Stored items
"""
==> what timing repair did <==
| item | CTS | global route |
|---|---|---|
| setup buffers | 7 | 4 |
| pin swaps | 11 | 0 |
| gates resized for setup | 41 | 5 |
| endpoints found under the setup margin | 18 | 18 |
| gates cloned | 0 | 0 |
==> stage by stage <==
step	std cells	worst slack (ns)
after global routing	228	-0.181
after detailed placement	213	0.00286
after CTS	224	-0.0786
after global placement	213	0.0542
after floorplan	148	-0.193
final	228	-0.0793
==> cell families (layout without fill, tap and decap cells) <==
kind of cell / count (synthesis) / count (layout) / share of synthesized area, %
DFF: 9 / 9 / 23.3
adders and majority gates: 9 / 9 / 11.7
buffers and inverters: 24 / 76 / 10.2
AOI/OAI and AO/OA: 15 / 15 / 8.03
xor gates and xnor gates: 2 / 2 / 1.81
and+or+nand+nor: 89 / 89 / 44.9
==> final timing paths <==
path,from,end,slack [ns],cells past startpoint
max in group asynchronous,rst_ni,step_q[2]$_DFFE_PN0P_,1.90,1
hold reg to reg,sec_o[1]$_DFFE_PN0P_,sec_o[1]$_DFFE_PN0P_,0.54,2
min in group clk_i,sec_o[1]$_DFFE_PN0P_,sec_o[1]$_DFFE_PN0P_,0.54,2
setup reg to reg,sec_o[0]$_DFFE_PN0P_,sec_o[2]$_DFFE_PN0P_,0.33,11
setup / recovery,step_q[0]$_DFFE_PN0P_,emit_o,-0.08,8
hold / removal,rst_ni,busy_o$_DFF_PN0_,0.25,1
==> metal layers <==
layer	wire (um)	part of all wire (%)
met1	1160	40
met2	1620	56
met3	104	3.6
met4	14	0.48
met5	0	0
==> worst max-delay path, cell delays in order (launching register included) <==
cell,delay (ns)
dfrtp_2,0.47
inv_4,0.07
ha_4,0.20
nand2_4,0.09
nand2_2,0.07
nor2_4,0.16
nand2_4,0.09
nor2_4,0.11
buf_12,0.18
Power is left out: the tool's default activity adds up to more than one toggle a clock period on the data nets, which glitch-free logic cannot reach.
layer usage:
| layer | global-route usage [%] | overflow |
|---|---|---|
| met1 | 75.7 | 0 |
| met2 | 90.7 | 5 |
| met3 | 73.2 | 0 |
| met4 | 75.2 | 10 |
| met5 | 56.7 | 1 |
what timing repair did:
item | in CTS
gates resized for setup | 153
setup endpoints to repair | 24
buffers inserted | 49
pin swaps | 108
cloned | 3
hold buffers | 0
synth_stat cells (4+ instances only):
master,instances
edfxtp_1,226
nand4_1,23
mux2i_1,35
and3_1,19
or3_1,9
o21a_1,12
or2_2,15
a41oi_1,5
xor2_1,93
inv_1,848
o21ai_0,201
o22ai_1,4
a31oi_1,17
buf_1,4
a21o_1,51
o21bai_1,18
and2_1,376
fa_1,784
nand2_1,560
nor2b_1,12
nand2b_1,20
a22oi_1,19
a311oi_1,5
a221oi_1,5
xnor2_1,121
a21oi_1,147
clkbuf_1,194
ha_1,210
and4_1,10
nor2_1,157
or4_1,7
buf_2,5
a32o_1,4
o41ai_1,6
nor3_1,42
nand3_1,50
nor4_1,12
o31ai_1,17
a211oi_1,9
<file path="src/design/cht_pkg.sv">
// Shared types, codes and helper functions for the cookie header tokenizer.
package cht_pkg;

	// Scanner states
	typedef enum logic [2:0] {
		ST_IDLE    = 3'd0,
		ST_NAME    = 3'd1,
		ST_EQ      = 3'd2,
		ST_VAL0    = 3'd3,
		ST_VAL     = 3'd4,
		ST_WAITSEM = 3'd5,
		ST_QVAL    = 3'd6,
		ST_QEND    = 3'd7
	} scan_t;

	// Result event codes
	typedef enum logic [2:0] {
		EV_SKIP  = 3'd0,
		EV_NAME  = 3'd1,
		EV_VALUE = 3'd2,
		EV_PAIR  = 3'd3,
		EV_ERROR = 3'd4
	} ev_t;

	// Prefix matcher: 0..6 characters of "Secure" seen, or no match possible
	localparam logic [2:0] MATCH_FULL = 3'd6;
	localparam logic [2:0] MATCH_NONE = 3'd7;

	localparam logic [7:0] CH_DOLLAR = 8'h24;
	localparam logic [7:0] CH_EQ     = 8'h3D;
	localparam logic [7:0] CH_SEMI   = 8'h3B;
	localparam logic [7:0] CH_QUOTE  = 8'h22;
	localparam logic [7:0] CH_SPACE  = 8'h20;
	localparam logic [7:0] CH_TAB    = 8'h09;
	localparam logic [7:0] CH_CR     = 8'h0D;

	// Result queue geometry
	localparam int RQ_DEPTH = 4;
	localparam int RQ_AW    = $clog2(RQ_DEPTH);

	// One result item
	typedef struct packed {
		ev_t        event_res;
		logic [7:0] char_out;
		logic       is_attr;
		logic       is_secure;
		logic       run_last;
	} res_t;

	// Up to two results from one byte
	typedef struct packed {
		logic two;
		res_t r0;
		res_t r1;
	} scan_res_t;

	// Scanner status for observation
	typedef struct packed {
		scan_t state;
		logic  error_hold;
	} scan_stat_t;

	// C-locale whitespace
	function automatic logic is_ws(input logic [7:0] c);
		return (c == CH_SPACE) || ((c >= CH_TAB) && (c <= CH_CR));
	endfunction

	// Advance the "Secure" prefix matcher by one character
	function automatic logic [2:0] match_next(input logic [2:0] m, input logic [7:0] c);
		logic hit;
		case (m)
			3'd0: hit = (c == 8'h53);
			3'd1: hit = (c == 8'h65);
			3'd2: hit = (c == 8'h63);
			3'd3: hit = (c == 8'h75);
			3'd4: hit = (c == 8'h72);
			3'd5: hit = (c == 8'h65);
			default: hit = 1'b0;
		endcase
		return hit ? (m + 3'd1) : MATCH_NONE;
	endfunction

endpackage

</file>
<file path="src/design/cht_in_if.sv">
// Header byte channel: valid/ready handshake with one byte and an end flag.
interface cht_in_if;
	logic       valid;
	logic       ready;
	logic [7:0] ch;
	logic       header_end;

	modport source(output valid, ch, header_end, input ready);
	modport sink(input valid, ch, header_end, output ready);
endinterface

</file>
<file path="src/design/cht_out_if.sv">
// Token result channel: valid/ready handshake with one result item.
interface cht_out_if;
	logic          valid;
	logic          ready;
	cht_pkg::res_t data;

	modport source(output valid, data, input ready);
	modport sink(input valid, data, output ready);
endinterface

</file>
<file path="src/design/cht_scan.sv">
// Cookie header scanner: state registers and per-byte result logic.
module cht_scan (
	input  logic                   clk,
	input  logic                   arst_n,
	input  logic                   take,
	input  logic [7:0]             ch,
	input  logic                   last,
	output cht_pkg::scan_res_t     res,
	output cht_pkg::scan_stat_t    stat
);
	import cht_pkg::*;

	scan_t      state_q, state_n;
	logic       attr_q, attr_n;
	logic [2:0] match_q, match_n;
	logic       err_q, err_n;

	// Hold scanner state; advance only on a taken byte
	always_ff @(posedge clk or negedge arst_n) begin
		if (!arst_n) begin
			state_q <= ST_IDLE;
			attr_q  <= 1'b0;
			match_q <= 3'd0;
			err_q   <= 1'b0;
		end else if (take) begin
			state_q <= state_n;
			attr_q  <= attr_n;
			match_q <= match_n;
			err_q   <= err_n;
		end
	end

	// Next state and results
	always_comb begin
		logic ws;
		logic secure;
		res_t r0;
		res_t r1;
		logic two;

		ws     = is_ws(ch);
		secure = (match_q == MATCH_FULL);
		state_n = state_q;
		attr_n  = attr_q;
		match_n = match_q;
		err_n   = err_q;
		r0 = '{event_res: EV_SKIP, char_out: 8'd0, is_attr: 1'b0, is_secure: 1'b0,
			run_last: 1'b0};
		r1 = r0;
		two = 1'b0;

		if (!err_q) begin
			case (state_q)
				ST_IDLE: begin
					if (ch == CH_DOLLAR) begin
						attr_n  = 1'b1;
						match_n = 3'd0;
						state_n = ST_NAME;
					end else if (!ws) begin
						attr_n  = 1'b0;
						match_n = match_next(3'd0, ch);
						state_n = ST_NAME;
						r0.event_res = EV_NAME;
						r0.char_out  = ch;
					end
				end
				ST_NAME: begin
					if (ws) begin
						state_n = secure ? ST_WAITSEM : ST_EQ;
					end else if (ch == CH_EQ) begin
						state_n = secure ? ST_WAITSEM : ST_VAL0;
					end else if (ch == CH_SEMI && secure) begin
						state_n = ST_WAITSEM;
					end else begin
						match_n = match_next(match_q, ch);
						r0.event_res = EV_NAME;
						r0.char_out  = ch;
					end
				end
				ST_EQ: begin
					if (ch == CH_EQ) begin
						state_n = ST_VAL0;
					end else if (!ws) begin
						err_n = 1'b1;
						r0.event_res = EV_ERROR;
					end
				end
				ST_VAL0: begin
					if (ch == CH_QUOTE) begin
						state_n = ST_QVAL;
					end else if (!ws) begin
						state_n = ST_VAL;
						r0.event_res = EV_VALUE;
						r0.char_out  = ch;
					end
				end
				ST_VAL: begin
					if (ch == CH_SEMI) begin
						state_n = ST_IDLE;
						r0.event_res = EV_PAIR;
						r0.is_attr   = attr_q;
						r0.is_secure = secure;
					end else begin
						r0.event_res = EV_VALUE;
						r0.char_out  = ch;
					end
				end
				ST_WAITSEM, ST_QEND: begin
					if (ch == CH_SEMI) begin
						state_n = ST_IDLE;
						r0.event_res = EV_PAIR;
						r0.is_attr   = attr_q;
						r0.is_secure = secure;
					end else if (!ws) begin
						err_n = 1'b1;
						r0.event_res = EV_ERROR;
					end
				end
				ST_QVAL: begin
					if (ch == CH_QUOTE) begin
						state_n = ST_QEND;
					end else begin
						r0.event_res = EV_VALUE;
						r0.char_out  = ch;
					end
				end
				default: begin
					state_n = state_q;
				end
			endcase
		end

		// Close the header: pending pair or error, then back to reset values
		if (last) begin
			if (!err_n) begin
				if (state_n == ST_QEND || state_n == ST_VAL || state_n == ST_VAL0) begin
					r1.event_res = EV_PAIR;
					r1.is_attr   = attr_n;
					r1.is_secure = (match_n == MATCH_FULL);
					two = 1'b1;
				end else if (state_n != ST_IDLE) begin
					r1.event_res = EV_ERROR;
					two = 1'b1;
				end
			end
			state_n = ST_IDLE;
			attr_n  = 1'b0;
			match_n = 3'd0;
			err_n   = 1'b0;
		end

		// Mark the last result of this byte
		if (two) begin
			r1.run_last = 1'b1;
		end else begin
			r0.run_last = 1'b1;
		end

		res.two = two;
		res.r0  = r0;
		res.r1  = r1;
	end

	assign stat.state      = state_q;
	assign stat.error_hold = err_q;

endmodule

</file>
<file path="src/design/cht_res_fifo.sv">
// Result queue: takes one or two results per cycle, hands out one per transfer.
module cht_res_fifo (
	input  logic                        clk,
	input  logic                        arst_n,
	input  logic                        push,
	input  cht_pkg::scan_res_t          din,
	input  logic                        pop,
	output cht_pkg::res_t               head,
	output logic [cht_pkg::RQ_AW:0]     level
);
	import cht_pkg::*;

	res_t             mem [RQ_DEPTH];
	logic [RQ_AW-1:0] wr_q, rd_q;
	logic [RQ_AW:0]   level_q;
	logic [1:0]       n_push;

	assign n_push = push ? (din.two ? 2'd2 : 2'd1) : 2'd0;

	// Write the byte's results
	always_ff @(posedge clk) begin
		if (push) begin
			mem[wr_q] <= din.r0;
			if (din.two) begin
				mem[wr_q + RQ_AW'(1)] <= din.r1;
			end
		end
	end

	// Advance pointers and fill level
	always_ff @(posedge clk or negedge arst_n) begin
		if (!arst_n) begin
			wr_q    <= '0;
			rd_q    <= '0;
			level_q <= '0;
		end else begin
			wr_q    <= wr_q + RQ_AW'(n_push);
			rd_q    <= rd_q + RQ_AW'(pop);
			level_q <= level_q + (RQ_AW+1)'(n_push) - (RQ_AW+1)'(pop);
		end
	end

	assign head  = mem[rd_q];
	assign level = level_q;

endmodule

</file>
<file path="src/design/cookie_header_tokenizer_top.sv">
// Top level of the cookie header tokenizer: input register, scanner, result queue.
//
// Takes one Cookie header byte per transfer and sorts it into skip, name
// character, value character, pair done or error, one result per byte, plus
// a second result (pending pair or error) on a byte that ends the header.
// A byte is accepted every cycle as long as results are taken as fast; a
// byte that ends the header with two results occupies the result port with
// them one after the other. A byte passes through the input register and
// then the four-entry result queue before its first result, and the queue's
// single read port sets the output rate at one result per cycle while the
// output is ready. Input ready drops only when the queue has fewer than two free entries.
module cookie_header_tokenizer_top (
	input  logic     clk,
	input  logic     arst_n,
	cht_in_if.sink   hdr,
	cht_out_if.source tok
);
	import cht_pkg::*;

	logic             valid_s1;
	logic [7:0]       ch_s1;
	logic             last_s1;
	logic             room;
	logic             take;
	logic             pop;
	logic             accept;
	scan_res_t        sres;
	scan_stat_t       stat;
	logic [RQ_AW:0]   level;

	assign room   = (level <= (RQ_AW+1)'(RQ_DEPTH - 2));
	assign take   = valid_s1 && room;
	assign accept = hdr.valid && hdr.ready;
	assign pop    = tok.valid && tok.ready;

	assign hdr.ready = !valid_s1 || take;

	// Hold the input byte until the scanner takes it
	always_ff @(posedge clk or negedge arst_n) begin
		if (!arst_n) begin
			valid_s1 <= 1'b0;
		end else if (accept) begin
			valid_s1 <= 1'b1;
		end else if (take) begin
			valid_s1 <= 1'b0;
		end
	end

	always_ff @(posedge clk) begin
		if (accept) begin
			ch_s1   <= hdr.ch;
			last_s1 <= hdr.header_end;
		end
	end

	cht_scan u_scan (
		.clk    (clk),
		.arst_n (arst_n),
		.take   (take),
		.ch     (ch_s1),
		.last   (last_s1),
		.res    (sres),
		.stat   (stat)
	);

	cht_res_fifo u_fifo (
		.clk    (clk),
		.arst_n (arst_n),
		.push   (take),
		.din    (sres),
		.pop    (pop),
		.head   (tok.data),
		.level  (level)
	);

	assign tok.valid = (level != '0);

	// Queue never holds more than its depth
	a_level_bound: assert property (@(posedge clk) disable iff (!arst_n)
		level <= (RQ_AW+1)'(RQ_DEPTH))
		else $error("result queue overflow");

	// A byte that ends the header leaves the scanner in its reset state
	a_end_reset: assert property (@(posedge clk) disable iff (!arst_n)
		take && last_s1 |=> (stat.state == ST_IDLE) && !stat.error_hold)
		else $error("scanner not reset after header end");

	// While an error is held the scanner state stays put until the header ends
	a_err_freeze: assert property (@(posedge clk) disable iff (!arst_n)
		stat.error_hold && !(take && last_s1) |=> $stable(stat.state))
		else $error("scanner state moved while error held");

	// A byte with no room in the queue is not taken
	a_no_push_full: assert property (@(posedge clk) disable iff (!arst_n)
		take |-> level <= (RQ_AW+1)'(RQ_DEPTH - 2))
		else $error("byte taken without queue room");

endmodule
</file>
<file path="src/flat_wrapper.sv">
// flat-port wrapper written by rule: the top's interface ports become plain ports
module cookie_header_tokenizer_top_flat import cht_pkg::*;
  (clk, arst_n, hdr_valid, hdr_ch, hdr_header_end, hdr_ready, tok_valid, tok_data, tok_ready);
  cht_in_if hdr_i ();
  cht_out_if tok_i ();
  input  logic clk;
  input  logic arst_n;
  input wire logic [$bits(hdr_i.valid)-1:0] hdr_valid;
  input wire logic [$bits(hdr_i.ch)-1:0] hdr_ch;
  input wire logic [$bits(hdr_i.header_end)-1:0] hdr_header_end;
  output wire logic [$bits(hdr_i.ready)-1:0] hdr_ready;
  output wire logic [$bits(tok_i.valid)-1:0] tok_valid;
  output wire logic [$bits(tok_i.data)-1:0] tok_data;
  input wire logic [$bits(tok_i.ready)-1:0] tok_ready;
  assign hdr_i.valid = hdr_valid;
  assign hdr_i.ch = hdr_ch;
  assign hdr_i.header_end = hdr_header_end;
  assign hdr_ready = hdr_i.ready;
  assign tok_valid = tok_i.valid;
  assign tok_data = tok_i.data;
  assign tok_i.ready = tok_ready;
  cookie_header_tokenizer_top u_core (.clk(clk), .arst_n(arst_n), .hdr(hdr_i), .tok(tok_i));
endmodule
</file>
"""
*Requirement*: Wherever the string "global" appears in a line of the records above, copy that line.

*Finished task*:
| item | CTS | global route |
after global routing	228	-0.181
after global placement	213	0.0542
| layer | global-route usage [%] | overflow |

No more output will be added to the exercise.